The input START

[src/rtl/asrm_uart_tx_if.sv]
// CPU system-bus slice seen by the UART: address, write data, write strobe
// and the registered read data returned to the core.
interface asrm_uart_tx_if #(
  parameter int wordsize = 16
);
  logic [wordsize-1:0] addr;
  logic [wordsize-1:0] wdata;
  logic                write_en;
  logic [wordsize-1:0] rdata;

  modport master (output addr, output wdata, output write_en, input rdata);
  modport slave  (input addr, input wdata, input write_en, output rdata);
endinterface

[src/rtl/asrm_fifo.sv]
// Synchronous FIFO with registered read data. A push while full is still
// accepted when a pop frees a slot on the same edge.
module asrm_fifo #(
  parameter int width = 8,
  parameter int depth = 8
) (
  input  logic             clk,
  input  logic             reset,
  input  logic             push,
  input  logic [width-1:0] din,
  input  logic             pop,
  output logic [width-1:0] dout,
  output logic             full,
  output logic             empty
);
  localparam int AW = $clog2(depth);
  localparam logic [AW:0]   FULL_CNT = (AW+1)'(depth);
  localparam logic [AW:0]   CNT_ONE  = 1;
  localparam logic [AW-1:0] PTR_ONE  = 1;

  logic [width-1:0] mem [depth];
  logic [AW-1:0]    wr_ptr;
  logic [AW-1:0]    rd_ptr;
  logic [AW:0]      count;
  logic             push_ok;
  logic             pop_ok;

  assign empty   = (count == '0);
  assign full    = (count == FULL_CNT);
  assign pop_ok  = pop && !empty;
  assign push_ok = push && (!full || pop_ok);

  // Pointers and occupancy; reset discards any queued entries.
  always_ff @(posedge clk) begin
    if (!reset) begin
      wr_ptr <= '0;
      rd_ptr <= '0;
      count  <= '0;
    end else begin
      if (push_ok) wr_ptr <= wr_ptr + PTR_ONE;
      if (pop_ok)  rd_ptr <= rd_ptr + PTR_ONE;
      case ({push_ok, pop_ok})
        2'b10:   count <= count + CNT_ONE;
        2'b01:   count <= count - CNT_ONE;
        default: ;
      endcase
    end
  end

  // Storage write and registered read on pop.
  always_ff @(posedge clk) begin
    if (push_ok) mem[wr_ptr] <= din;
    if (pop_ok)  dout <= mem[rd_ptr];
  end

endmodule

[src/rtl/asrm_uart_tx.sv]
// Memory-mapped 8N1 transmitter: DATA/STATUS/DIV registers on the CPU bus,
// a byte FIFO and a start/data/stop shifting FSM with programmable divisor.
module asrm_uart_tx
  import asrm_uart_tx_pkg::*;
#(
  parameter int                  wordsize   = 16,
  parameter logic [wordsize-1:0] base_addr  = 16'hFF00,
  parameter int                  clk_div    = DIV_RESET,
  parameter int                  fifo_depth = 8
) (
  input  logic              clk,
  input  logic              reset,
  asrm_uart_tx_if.slave     bus,
  output logic              tx,
  output logic              busy
);
  localparam logic [wordsize-1:0] ONE         = 1;
  localparam logic [wordsize-1:0] ADDR_DATA   = base_addr + wordsize'(OFF_DATA);
  localparam logic [wordsize-1:0] ADDR_STATUS = base_addr + wordsize'(OFF_STATUS);
  localparam logic [wordsize-1:0] ADDR_DIV    = base_addr + wordsize'(OFF_DIV);

  // A divisor of zero would never let the baud counter expire; run it as 1.
  function automatic logic [wordsize-1:0] clamp_div(input logic [wordsize-1:0] d);
    return (d == '0) ? ONE : d;
  endfunction

  logic                hit_data, hit_status, hit_div;
  logic                prev_we;
  logic [wordsize-1:0] prev_addr;
  logic                wr_new;
  logic [wordsize-1:0] div_reg;
  logic                overflow;
  logic [wordsize-1:0] status;
  logic [wordsize-1:0] rd_mux;
  logic                push, pop, fifo_full, fifo_empty;
  logic [7:0]          fifo_dout;

  tx_state_e           state, state_n;
  logic [wordsize-1:0] baud_cnt, baud_n;
  logic [wordsize-1:0] div_act, div_act_n;
  logic [2:0]          bit_cnt, bit_n;
  logic                tx_n;

  assign hit_data   = (bus.addr == ADDR_DATA);
  assign hit_status = (bus.addr == ADDR_STATUS);
  assign hit_div    = (bus.addr == ADDR_DIV);
  assign wr_new     = bus.write_en && (!prev_we || (bus.addr != prev_addr));
  assign push       = wr_new && hit_data;
  assign busy       = !fifo_empty || (state != S_IDLE);

  asrm_fifo #(.width(8), .depth(fifo_depth)) u_fifo (
    .clk   (clk),
    .reset (reset),
    .push  (push),
    .din   (bus.wdata[7:0]),
    .pop   (pop),
    .dout  (fifo_dout),
    .full  (fifo_full),
    .empty (fifo_empty)
  );

  // Remember last cycle's strobe and address so a held write acts only once.
  always_ff @(posedge clk) begin
    if (!reset) begin
      prev_we   <= 1'b0;
      prev_addr <= '0;
    end else begin
      prev_we   <= bus.write_en;
      prev_addr <= bus.addr;
    end
  end

  // Divisor register and sticky overflow flag (write-1-to-clear).
  always_ff @(posedge clk) begin
    if (!reset) begin
      div_reg  <= wordsize'(clk_div);
      overflow <= 1'b0;
    end else begin
      if (wr_new && hit_div) div_reg <= bus.wdata;
      if (push && fifo_full && !pop)
        overflow <= 1'b1;
      else if (wr_new && hit_status && bus.wdata[ST_OVF])
        overflow <= 1'b0;
    end
  end

  // Read mux: STATUS on DATA/STATUS, DIV on DIV, zero everywhere else.
  always_comb begin
    status             = '0;
    status[ST_EMPTY]   = fifo_empty;
    status[ST_FULL]    = fifo_full;
    status[ST_ACTIVE]  = (state != S_IDLE);
    status[ST_OVF]     = overflow;
    rd_mux             = '0;
    if (hit_data || hit_status) rd_mux = status;
    else if (hit_div)           rd_mux = div_reg;
  end

  // Registered read data so it can be ORed onto the shared bus.
  always_ff @(posedge clk) begin
    if (!reset) bus.rdata <= '0;
    else        bus.rdata <= rd_mux;
  end

  // Transmit FSM state, counters and registered serial output.
  always_ff @(posedge clk) begin
    if (!reset) begin
      state    <= S_IDLE;
      baud_cnt <= '0;
      bit_cnt  <= '0;
      div_act  <= '0;
      tx       <= 1'b1;
    end else begin
      state    <= state_n;
      baud_cnt <= baud_n;
      bit_cnt  <= bit_n;
      div_act  <= div_act_n;
      tx       <= tx_n;
    end
  end

  // Next-state logic; the line level is computed from the next state so tx
  // changes on the same edge as the state it belongs to.
  always_comb begin
    state_n   = state;
    baud_n    = baud_cnt;
    bit_n     = bit_cnt;
    div_act_n = div_act;
    pop       = 1'b0;
    case (state)
      S_IDLE: begin
        if (!fifo_empty) begin
          pop       = 1'b1;
          div_act_n = clamp_div(div_reg);
          baud_n    = clamp_div(div_reg) - ONE;
          state_n   = S_START;
        end
      end
      S_START: begin
        if (baud_cnt == '0) begin
          baud_n  = div_act - ONE;
          bit_n   = 3'd0;
          state_n = S_DATA;
        end else begin
          baud_n = baud_cnt - ONE;
        end
      end
      S_DATA: begin
        if (baud_cnt == '0) begin
          baud_n = div_act - ONE;
          bit_n  = bit_cnt + 3'd1;
          if (bit_cnt == 3'd7) state_n = S_STOP;
        end else begin
          baud_n = baud_cnt - ONE;
        end
      end
      S_STOP: begin
        if (baud_cnt == '0) begin
          if (!fifo_empty) begin
            pop       = 1'b1;
            div_act_n = clamp_div(div_reg);
            baud_n    = clamp_div(div_reg) - ONE;
            state_n   = S_START;
          end else begin
            state_n = S_IDLE;
          end
        end else begin
          baud_n = baud_cnt - ONE;
        end
      end
      default: state_n = S_IDLE;
    endcase

    tx_n = 1'b1;
    case (state_n)
      S_START: tx_n = 1'b0;
      S_DATA:  tx_n = fifo_dout[bit_n];
      default: tx_n = 1'b1;
    endcase
  end

endmodule
===== src/rtl/ripple_adder8.sv =====
// Fixed 8-bit ripple-carry adder shared by the multiplier datapath.
module ripple_adder8 (
    input  logic [7:0] x_i,
    input  logic [7:0] y_i,
    input  logic       ci_i,
    output logic [7:0] sum_o,
    output logic       co_o
);

    logic carry;

    always_comb begin
        carry = ci_i;
        sum_o = '0;
        for (int i = 0; i < 8; i++) begin
            sum_o[i] = x_i[i] ^ y_i[i] ^ carry;
            carry    = (x_i[i] & y_i[i]) | (carry & (x_i[i] ^ y_i[i]));
        end
        co_o = carry;
    end

endmodule
--- src/rtl/int_to_fp_pipe.sv ---
// Three-stage integer to binary32 converter: capture, normalise, round/pack.
// A single advance enable stalls every stage together under output backpressure.
module int_to_fp_pipe
    import fp_pkg::*;
#(
    parameter int IN_W  = 32,
    parameter int TAG_W = 4
) (
    input  logic             clk,
    input  logic             rst_n,
    input  logic             in_valid,
    output logic             in_ready,
    input  logic [IN_W-1:0]  in_data,
    input  logic             in_signed,
    input  logic             in_rtz,
    input  logic [TAG_W-1:0] in_tag,
    output logic             out_valid,
    input  logic             out_ready,
    output logic [31:0]      out_data,
    output logic             out_inexact,
    output logic [TAG_W-1:0] out_tag
);

    localparam int LZ_W = $clog2(IN_W + 1);
    localparam logic [FP32_EXP_W-1:0] EXP_TOP = FP32_EXP_W'(FP32_EXP_BIAS + IN_W - 1);

    logic en_s;

    logic             s1_valid_q, s1_valid_d;
    logic             s1_sign_q,  s1_sign_d;
    logic [IN_W-1:0]  s1_mag_q,   s1_mag_d;
    logic             s1_rtz_q,   s1_rtz_d;
    logic [TAG_W-1:0] s1_tag_q,   s1_tag_d;

    logic                  s2_valid_q, s2_valid_d;
    logic                  s2_sign_q,  s2_sign_d;
    logic                  s2_zero_q,  s2_zero_d;
    logic                  s2_rtz_q,   s2_rtz_d;
    logic [TAG_W-1:0]      s2_tag_q,   s2_tag_d;
    logic [FP32_EXP_W-1:0] s2_exp_q,   s2_exp_d;
    logic [IN_W-2:0]       s2_norm_q,  s2_norm_d;

    logic             out_valid_q,   out_valid_d;
    fp32_t            out_res_q,     out_res_d;
    logic             out_inexact_q, out_inexact_d;
    logic [TAG_W-1:0] out_tag_q,     out_tag_d;

    logic [LZ_W-1:0]        lz_s;
    logic                   lz_zero_s;
    logic [IN_W+23:0]       ext_s;
    logic [FP32_FRAC_W-1:0] frac_s;
    logic [FP32_FRAC_W:0]   frac_inc_s;
    logic                   guard_s;
    logic                   sticky_s;
    logic                   round_up_s;

    assign en_s     = !out_valid_q || out_ready;
    assign in_ready = en_s;

    // S1: sign detect and magnitude; the signed minimum negates to itself, which is the right magnitude.
    always_comb begin
        s1_valid_d = in_valid;
        s1_sign_d  = in_signed & in_data[IN_W-1];
        s1_mag_d   = s1_sign_d ? (~in_data + IN_W'(1)) : in_data;
        s1_rtz_d   = in_rtz;
        s1_tag_d   = in_tag;
    end

    lzc #(.W(IN_W)) u_lzc (
        .data_i (s1_mag_q),
        .cnt_o  (lz_s),
        .zero_o (lz_zero_s)
    );

    // S2: shift the leading one out of the top bit; only the bits below it are kept.
    always_comb begin
        s2_valid_d = s1_valid_q;
        s2_sign_d  = s1_sign_q;
        s2_zero_d  = lz_zero_s;
        s2_rtz_d   = s1_rtz_q;
        s2_tag_d   = s1_tag_q;
        s2_exp_d   = EXP_TOP - FP32_EXP_W'(lz_s);
        s2_norm_d  = s1_mag_q[IN_W-2:0] << lz_s;
    end

    // S3: zero-extend below the fraction so narrow inputs round with guard = sticky = 0.
    assign ext_s      = {s2_norm_q, 25'd0};
    assign frac_s     = ext_s[IN_W+23 -: FP32_FRAC_W];
    assign guard_s    = ext_s[IN_W];
    assign sticky_s   = |ext_s[IN_W-1:0];
    assign round_up_s = !s2_rtz_q && guard_s && (sticky_s || frac_s[0]);
    assign frac_inc_s = {1'b0, frac_s} + 24'd1;

    // S3: pack; a fraction carry-out bumps the exponent and leaves the fraction at zero.
    always_comb begin
        out_valid_d   = s2_valid_q;
        out_tag_d     = s2_tag_q;
        out_res_d     = '0;
        out_inexact_d = 1'b0;
        if (s2_zero_q) begin
            out_res_d     = '0;
            out_inexact_d = 1'b0;
        end else if (round_up_s) begin
            out_res_d     = fp32_pack(s2_sign_q,
                                      frac_inc_s[FP32_FRAC_W] ? s2_exp_q + 8'd1 : s2_exp_q,
                                      frac_inc_s[FP32_FRAC_W-1:0]);
            out_inexact_d = 1'b1;
        end else begin
            out_res_d     = fp32_pack(s2_sign_q, s2_exp_q, frac_s);
            out_inexact_d = guard_s | sticky_s;
        end
    end

    // Stage registers, all advancing together on the shared enable.
    always_ff @(posedge clk or negedge rst_n) begin
        if (!rst_n) begin
            s1_valid_q    <= 1'b0;
            s1_sign_q     <= 1'b0;
            s1_mag_q      <= '0;
            s1_rtz_q      <= 1'b0;
            s1_tag_q      <= '0;
            s2_valid_q    <= 1'b0;
            s2_sign_q     <= 1'b0;
            s2_zero_q     <= 1'b0;
            s2_rtz_q      <= 1'b0;
            s2_tag_q      <= '0;
            s2_exp_q      <= '0;
            s2_norm_q     <= '0;
            out_valid_q   <= 1'b0;
            out_res_q     <= '0;
            out_inexact_q <= 1'b0;
            out_tag_q     <= '0;
        end else if (en_s) begin
            s1_valid_q    <= s1_valid_d;
            s1_sign_q     <= s1_sign_d;
            s1_mag_q      <= s1_mag_d;
            s1_rtz_q      <= s1_rtz_d;
            s1_tag_q      <= s1_tag_d;
            s2_valid_q    <= s2_valid_d;
            s2_sign_q     <= s2_sign_d;
            s2_zero_q     <= s2_zero_d;
            s2_rtz_q      <= s2_rtz_d;
            s2_tag_q      <= s2_tag_d;
            s2_exp_q      <= s2_exp_d;
            s2_norm_q     <= s2_norm_d;
            out_valid_q   <= out_valid_d;
            out_res_q     <= out_res_d;
            out_inexact_q <= out_inexact_d;
            out_tag_q     <= out_tag_d;
        end
    end

    assign out_valid   = out_valid_q;
    assign out_data    = out_res_q;
    assign out_inexact = out_inexact_q;
    assign out_tag     = out_tag_q;

endmodule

The input END

Work task: What is needed is a copy of every line above in which "together" appears.

Task answer:
// A single advance enable stalls every stage together under output backpressure.
    // Stage registers, all advancing together on the shared enable.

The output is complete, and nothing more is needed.